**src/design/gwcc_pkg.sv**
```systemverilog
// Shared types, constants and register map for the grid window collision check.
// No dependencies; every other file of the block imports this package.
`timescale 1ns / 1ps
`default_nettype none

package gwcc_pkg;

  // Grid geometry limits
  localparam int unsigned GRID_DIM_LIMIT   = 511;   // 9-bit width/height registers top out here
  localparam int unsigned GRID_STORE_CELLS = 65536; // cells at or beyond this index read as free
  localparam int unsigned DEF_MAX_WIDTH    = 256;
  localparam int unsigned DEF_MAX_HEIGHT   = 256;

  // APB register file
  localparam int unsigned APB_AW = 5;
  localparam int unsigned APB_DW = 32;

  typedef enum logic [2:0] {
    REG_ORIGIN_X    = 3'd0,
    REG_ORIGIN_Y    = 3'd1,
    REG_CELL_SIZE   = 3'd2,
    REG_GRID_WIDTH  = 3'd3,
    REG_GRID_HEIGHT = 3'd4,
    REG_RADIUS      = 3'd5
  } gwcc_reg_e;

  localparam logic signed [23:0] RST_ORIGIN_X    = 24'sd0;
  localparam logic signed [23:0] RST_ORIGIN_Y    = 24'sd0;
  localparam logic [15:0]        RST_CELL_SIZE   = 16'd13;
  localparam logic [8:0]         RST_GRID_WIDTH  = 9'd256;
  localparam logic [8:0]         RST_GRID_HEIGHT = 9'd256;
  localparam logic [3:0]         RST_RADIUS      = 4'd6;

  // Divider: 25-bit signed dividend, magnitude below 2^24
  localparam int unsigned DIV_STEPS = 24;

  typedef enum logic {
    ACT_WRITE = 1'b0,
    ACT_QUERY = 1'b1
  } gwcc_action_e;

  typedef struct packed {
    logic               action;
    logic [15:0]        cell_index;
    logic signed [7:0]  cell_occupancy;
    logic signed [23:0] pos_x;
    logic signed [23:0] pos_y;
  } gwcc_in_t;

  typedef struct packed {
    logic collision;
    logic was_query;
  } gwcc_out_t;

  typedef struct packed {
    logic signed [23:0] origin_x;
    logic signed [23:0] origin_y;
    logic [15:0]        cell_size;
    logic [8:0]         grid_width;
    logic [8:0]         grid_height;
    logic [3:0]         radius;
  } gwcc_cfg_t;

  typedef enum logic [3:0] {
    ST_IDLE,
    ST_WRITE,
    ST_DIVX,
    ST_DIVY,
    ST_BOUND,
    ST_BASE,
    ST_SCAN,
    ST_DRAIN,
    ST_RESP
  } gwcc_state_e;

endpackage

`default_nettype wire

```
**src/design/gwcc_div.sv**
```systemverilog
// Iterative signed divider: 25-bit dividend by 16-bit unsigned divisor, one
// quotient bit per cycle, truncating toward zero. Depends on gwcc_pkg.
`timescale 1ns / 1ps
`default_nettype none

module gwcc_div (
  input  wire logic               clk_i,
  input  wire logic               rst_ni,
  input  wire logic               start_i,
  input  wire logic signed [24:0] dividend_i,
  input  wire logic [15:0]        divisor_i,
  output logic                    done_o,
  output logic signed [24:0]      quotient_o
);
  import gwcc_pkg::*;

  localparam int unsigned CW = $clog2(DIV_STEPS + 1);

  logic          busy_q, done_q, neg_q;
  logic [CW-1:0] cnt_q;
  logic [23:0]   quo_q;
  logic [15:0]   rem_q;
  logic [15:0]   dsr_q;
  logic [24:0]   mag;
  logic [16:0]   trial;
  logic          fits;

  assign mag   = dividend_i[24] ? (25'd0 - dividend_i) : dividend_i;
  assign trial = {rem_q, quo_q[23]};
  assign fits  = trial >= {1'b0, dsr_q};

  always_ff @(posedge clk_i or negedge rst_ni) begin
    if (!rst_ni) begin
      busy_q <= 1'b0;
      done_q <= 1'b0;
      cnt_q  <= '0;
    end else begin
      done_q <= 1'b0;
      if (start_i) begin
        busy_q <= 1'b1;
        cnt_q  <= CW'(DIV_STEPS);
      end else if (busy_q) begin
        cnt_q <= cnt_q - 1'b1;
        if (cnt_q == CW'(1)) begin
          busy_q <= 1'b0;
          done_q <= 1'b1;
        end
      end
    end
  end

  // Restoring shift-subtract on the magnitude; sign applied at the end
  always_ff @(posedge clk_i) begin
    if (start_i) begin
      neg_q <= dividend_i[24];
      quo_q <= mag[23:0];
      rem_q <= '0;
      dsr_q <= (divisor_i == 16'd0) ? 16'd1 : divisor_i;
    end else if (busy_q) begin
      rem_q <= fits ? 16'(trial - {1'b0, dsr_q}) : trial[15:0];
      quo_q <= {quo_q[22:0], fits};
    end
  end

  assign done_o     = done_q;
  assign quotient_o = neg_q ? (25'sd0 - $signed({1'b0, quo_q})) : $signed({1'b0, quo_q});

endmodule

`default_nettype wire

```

==

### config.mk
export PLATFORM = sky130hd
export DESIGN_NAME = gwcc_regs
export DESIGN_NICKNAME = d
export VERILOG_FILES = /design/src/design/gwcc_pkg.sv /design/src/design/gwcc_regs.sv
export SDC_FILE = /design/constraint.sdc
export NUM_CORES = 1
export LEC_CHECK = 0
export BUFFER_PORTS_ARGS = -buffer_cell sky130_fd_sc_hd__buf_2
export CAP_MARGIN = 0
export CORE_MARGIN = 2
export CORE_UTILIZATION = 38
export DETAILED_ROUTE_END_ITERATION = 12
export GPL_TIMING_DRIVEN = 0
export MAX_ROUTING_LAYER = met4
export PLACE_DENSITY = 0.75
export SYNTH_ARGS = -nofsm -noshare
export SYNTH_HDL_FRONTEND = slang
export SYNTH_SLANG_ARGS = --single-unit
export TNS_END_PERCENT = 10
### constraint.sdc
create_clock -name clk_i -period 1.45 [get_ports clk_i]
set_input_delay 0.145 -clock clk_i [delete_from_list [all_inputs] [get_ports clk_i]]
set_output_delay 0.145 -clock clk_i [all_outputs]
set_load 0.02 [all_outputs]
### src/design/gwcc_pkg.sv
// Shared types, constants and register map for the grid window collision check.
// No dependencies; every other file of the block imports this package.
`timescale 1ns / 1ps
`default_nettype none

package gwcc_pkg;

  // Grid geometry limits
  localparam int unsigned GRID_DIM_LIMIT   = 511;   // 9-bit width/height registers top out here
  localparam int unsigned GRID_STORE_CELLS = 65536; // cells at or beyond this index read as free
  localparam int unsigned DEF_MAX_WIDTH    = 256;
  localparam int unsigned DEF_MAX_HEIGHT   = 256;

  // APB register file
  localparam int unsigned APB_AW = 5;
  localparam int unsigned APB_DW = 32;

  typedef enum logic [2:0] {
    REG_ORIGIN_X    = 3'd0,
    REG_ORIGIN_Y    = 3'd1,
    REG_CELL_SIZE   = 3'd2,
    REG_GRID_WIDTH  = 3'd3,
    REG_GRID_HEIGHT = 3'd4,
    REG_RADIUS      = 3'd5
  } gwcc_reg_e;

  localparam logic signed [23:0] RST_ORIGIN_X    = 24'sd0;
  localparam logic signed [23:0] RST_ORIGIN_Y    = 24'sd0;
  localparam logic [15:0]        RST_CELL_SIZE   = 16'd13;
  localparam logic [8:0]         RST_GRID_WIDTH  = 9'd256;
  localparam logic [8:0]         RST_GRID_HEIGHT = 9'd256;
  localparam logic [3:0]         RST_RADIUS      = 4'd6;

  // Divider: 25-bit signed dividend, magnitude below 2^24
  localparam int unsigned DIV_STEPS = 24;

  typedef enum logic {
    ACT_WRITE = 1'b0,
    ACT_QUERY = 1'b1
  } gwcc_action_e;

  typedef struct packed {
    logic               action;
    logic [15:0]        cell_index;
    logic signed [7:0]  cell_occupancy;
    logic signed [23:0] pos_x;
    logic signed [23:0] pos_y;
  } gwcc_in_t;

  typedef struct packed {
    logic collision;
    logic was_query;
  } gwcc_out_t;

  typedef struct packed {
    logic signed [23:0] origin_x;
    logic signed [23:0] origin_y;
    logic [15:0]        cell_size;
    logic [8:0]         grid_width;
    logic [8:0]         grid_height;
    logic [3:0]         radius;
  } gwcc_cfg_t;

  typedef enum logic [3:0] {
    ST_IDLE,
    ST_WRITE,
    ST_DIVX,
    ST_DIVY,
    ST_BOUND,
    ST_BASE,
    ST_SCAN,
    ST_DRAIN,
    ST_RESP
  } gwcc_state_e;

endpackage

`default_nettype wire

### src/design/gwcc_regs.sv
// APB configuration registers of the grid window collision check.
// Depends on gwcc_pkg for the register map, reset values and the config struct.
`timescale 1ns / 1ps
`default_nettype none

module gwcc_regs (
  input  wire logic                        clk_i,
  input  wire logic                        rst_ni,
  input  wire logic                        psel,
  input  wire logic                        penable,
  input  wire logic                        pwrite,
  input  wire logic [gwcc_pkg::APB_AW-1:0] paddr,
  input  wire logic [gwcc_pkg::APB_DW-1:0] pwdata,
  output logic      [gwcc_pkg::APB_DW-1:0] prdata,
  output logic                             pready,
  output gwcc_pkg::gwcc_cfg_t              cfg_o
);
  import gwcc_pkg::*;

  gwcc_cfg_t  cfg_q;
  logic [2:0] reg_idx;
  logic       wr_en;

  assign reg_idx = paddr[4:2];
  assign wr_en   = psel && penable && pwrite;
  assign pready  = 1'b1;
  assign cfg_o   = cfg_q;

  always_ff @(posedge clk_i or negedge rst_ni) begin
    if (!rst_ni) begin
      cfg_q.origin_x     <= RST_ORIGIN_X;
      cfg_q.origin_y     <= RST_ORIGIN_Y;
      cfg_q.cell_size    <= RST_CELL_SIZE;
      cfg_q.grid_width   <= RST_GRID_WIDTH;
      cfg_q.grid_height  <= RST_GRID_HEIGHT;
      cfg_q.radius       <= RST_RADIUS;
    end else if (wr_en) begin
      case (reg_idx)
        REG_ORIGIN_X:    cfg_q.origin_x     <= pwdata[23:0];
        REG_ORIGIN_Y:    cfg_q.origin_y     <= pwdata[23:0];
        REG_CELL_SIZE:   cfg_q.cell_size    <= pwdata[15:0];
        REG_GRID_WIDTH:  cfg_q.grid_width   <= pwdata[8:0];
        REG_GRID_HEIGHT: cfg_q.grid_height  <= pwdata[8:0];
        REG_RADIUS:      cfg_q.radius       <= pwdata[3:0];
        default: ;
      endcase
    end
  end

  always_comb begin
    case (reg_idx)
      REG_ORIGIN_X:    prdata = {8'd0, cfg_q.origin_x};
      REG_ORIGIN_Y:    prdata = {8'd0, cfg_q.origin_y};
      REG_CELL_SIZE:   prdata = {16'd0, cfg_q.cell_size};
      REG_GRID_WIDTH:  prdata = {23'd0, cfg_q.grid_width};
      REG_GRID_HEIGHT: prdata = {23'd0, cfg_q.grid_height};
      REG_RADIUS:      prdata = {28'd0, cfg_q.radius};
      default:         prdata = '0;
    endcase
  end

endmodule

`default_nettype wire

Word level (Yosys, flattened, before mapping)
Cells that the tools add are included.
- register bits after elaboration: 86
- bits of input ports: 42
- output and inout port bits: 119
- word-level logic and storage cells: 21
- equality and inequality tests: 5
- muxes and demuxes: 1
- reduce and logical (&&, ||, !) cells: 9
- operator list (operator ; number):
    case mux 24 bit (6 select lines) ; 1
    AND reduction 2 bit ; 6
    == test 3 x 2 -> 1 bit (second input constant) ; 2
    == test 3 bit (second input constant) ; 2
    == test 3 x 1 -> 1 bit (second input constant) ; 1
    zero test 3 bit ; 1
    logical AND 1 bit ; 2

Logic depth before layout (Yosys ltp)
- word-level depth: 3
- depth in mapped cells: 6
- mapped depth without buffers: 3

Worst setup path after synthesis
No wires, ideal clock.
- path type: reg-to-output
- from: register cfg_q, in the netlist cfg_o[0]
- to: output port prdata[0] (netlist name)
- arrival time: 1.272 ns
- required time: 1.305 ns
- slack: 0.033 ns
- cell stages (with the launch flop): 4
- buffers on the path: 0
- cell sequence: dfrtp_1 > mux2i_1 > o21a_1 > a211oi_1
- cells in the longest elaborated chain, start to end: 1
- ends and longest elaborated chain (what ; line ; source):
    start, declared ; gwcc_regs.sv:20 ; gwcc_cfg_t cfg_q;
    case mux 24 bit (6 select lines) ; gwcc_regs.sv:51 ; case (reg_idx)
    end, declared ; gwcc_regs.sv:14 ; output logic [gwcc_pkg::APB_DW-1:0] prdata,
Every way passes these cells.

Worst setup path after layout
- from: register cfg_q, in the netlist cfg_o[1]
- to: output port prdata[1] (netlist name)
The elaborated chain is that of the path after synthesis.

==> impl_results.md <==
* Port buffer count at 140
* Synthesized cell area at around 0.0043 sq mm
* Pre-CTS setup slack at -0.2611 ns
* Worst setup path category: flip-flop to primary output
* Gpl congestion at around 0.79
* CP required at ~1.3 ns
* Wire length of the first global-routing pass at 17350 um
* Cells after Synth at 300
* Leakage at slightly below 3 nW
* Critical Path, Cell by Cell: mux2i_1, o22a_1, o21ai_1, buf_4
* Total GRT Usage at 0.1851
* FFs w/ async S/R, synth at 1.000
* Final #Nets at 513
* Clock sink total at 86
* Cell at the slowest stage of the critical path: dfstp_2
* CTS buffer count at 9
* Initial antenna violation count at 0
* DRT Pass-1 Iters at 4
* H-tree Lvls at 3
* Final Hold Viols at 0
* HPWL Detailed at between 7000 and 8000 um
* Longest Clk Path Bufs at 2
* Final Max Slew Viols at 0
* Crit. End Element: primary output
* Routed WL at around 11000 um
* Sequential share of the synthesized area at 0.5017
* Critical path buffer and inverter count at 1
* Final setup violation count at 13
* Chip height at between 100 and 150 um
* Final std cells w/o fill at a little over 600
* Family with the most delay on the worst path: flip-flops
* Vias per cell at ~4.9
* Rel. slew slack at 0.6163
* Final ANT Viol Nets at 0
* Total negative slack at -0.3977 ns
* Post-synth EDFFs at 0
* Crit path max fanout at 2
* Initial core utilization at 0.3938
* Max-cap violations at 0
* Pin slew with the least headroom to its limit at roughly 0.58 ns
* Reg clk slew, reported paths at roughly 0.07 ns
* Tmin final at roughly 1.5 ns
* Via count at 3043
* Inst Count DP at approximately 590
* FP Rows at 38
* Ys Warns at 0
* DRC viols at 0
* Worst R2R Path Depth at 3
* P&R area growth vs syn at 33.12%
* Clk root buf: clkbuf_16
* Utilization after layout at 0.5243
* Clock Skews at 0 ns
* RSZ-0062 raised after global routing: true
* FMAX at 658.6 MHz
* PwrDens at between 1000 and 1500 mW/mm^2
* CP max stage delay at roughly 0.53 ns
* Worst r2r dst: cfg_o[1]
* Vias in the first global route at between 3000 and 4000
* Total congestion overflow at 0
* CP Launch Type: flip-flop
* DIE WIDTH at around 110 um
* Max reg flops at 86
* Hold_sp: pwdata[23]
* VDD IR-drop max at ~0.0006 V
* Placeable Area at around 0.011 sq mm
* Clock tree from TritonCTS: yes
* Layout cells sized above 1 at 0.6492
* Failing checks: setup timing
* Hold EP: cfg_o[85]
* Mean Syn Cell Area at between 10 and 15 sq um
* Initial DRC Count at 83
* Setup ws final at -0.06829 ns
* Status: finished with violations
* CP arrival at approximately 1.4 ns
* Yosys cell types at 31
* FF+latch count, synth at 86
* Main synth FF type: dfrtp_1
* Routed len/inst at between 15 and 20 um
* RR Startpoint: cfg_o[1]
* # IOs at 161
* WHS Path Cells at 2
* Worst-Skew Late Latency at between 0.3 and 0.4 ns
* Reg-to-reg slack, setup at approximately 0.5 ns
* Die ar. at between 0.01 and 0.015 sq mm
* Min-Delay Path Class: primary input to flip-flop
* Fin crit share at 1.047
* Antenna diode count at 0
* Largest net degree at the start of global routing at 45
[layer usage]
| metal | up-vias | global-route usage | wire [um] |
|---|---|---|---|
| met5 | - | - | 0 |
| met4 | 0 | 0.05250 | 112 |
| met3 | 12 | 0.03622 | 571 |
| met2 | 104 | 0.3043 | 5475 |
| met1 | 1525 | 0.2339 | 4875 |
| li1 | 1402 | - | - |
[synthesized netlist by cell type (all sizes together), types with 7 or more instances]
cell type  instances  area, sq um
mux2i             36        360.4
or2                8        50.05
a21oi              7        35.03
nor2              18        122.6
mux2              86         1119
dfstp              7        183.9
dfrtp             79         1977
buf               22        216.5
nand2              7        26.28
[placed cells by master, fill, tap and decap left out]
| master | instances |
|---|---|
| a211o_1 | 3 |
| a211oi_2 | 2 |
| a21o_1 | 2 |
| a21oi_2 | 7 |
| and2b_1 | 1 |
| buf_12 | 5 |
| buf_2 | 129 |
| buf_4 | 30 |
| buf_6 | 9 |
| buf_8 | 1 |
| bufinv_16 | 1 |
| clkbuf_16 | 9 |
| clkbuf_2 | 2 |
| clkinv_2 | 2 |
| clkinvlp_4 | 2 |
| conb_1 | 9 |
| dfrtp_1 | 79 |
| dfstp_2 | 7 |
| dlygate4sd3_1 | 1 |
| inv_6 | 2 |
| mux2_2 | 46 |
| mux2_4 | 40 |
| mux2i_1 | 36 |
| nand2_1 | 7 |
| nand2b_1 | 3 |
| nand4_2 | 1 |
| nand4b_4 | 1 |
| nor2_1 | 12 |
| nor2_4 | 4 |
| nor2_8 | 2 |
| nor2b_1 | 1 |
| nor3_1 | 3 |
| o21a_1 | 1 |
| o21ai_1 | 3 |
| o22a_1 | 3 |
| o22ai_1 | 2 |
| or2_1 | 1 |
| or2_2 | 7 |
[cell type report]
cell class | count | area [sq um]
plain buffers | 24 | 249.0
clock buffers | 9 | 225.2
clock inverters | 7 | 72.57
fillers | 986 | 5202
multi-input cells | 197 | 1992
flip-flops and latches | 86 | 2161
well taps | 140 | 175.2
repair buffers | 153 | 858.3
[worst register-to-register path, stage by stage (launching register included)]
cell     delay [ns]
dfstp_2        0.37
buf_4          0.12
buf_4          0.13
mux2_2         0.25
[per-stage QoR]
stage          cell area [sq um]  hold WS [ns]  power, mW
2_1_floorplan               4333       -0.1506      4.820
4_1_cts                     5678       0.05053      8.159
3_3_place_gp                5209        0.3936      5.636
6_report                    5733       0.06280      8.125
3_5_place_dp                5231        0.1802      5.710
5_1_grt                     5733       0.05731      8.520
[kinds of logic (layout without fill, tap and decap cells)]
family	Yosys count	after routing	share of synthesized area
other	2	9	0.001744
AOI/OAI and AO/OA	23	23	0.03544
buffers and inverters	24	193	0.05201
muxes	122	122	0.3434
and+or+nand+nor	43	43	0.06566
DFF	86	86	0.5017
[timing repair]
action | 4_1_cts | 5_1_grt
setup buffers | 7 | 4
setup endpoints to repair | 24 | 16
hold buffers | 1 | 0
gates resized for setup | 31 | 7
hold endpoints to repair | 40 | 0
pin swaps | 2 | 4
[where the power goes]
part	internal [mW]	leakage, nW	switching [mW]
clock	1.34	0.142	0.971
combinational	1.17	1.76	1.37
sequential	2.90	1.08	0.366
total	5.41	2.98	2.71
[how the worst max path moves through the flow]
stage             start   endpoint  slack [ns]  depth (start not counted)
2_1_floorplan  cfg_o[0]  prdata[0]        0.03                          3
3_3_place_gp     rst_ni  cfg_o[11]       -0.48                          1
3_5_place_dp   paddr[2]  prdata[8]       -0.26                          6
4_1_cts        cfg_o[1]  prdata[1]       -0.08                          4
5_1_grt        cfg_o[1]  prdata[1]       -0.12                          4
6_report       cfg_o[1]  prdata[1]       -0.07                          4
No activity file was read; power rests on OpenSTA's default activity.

• Task to carry out:
Copy out only the lines of the records above from the one with "- from: register cfg_q, in the netlist cfg_o[1]" through the one with "total at 86", exactly as they stand, both included.

• Response for this exercise:
- from: register cfg_q, in the netlist cfg_o[1]
- to: output port prdata[1] (netlist name)
The elaborated chain is that of the path after synthesis.

==> impl_results.md <==
* Port buffer count at 140
* Synthesized cell area at around 0.0043 sq mm
* Pre-CTS setup slack at -0.2611 ns
* Worst setup path category: flip-flop to primary output
* Gpl congestion at around 0.79
* CP required at ~1.3 ns
* Wire length of the first global-routing pass at 17350 um
* Cells after Synth at 300
* Leakage at slightly below 3 nW
* Critical Path, Cell by Cell: mux2i_1, o22a_1, o21ai_1, buf_4
* Total GRT Usage at 0.1851
* FFs w/ async S/R, synth at 1.000
* Final #Nets at 513
* Clock sink total at 86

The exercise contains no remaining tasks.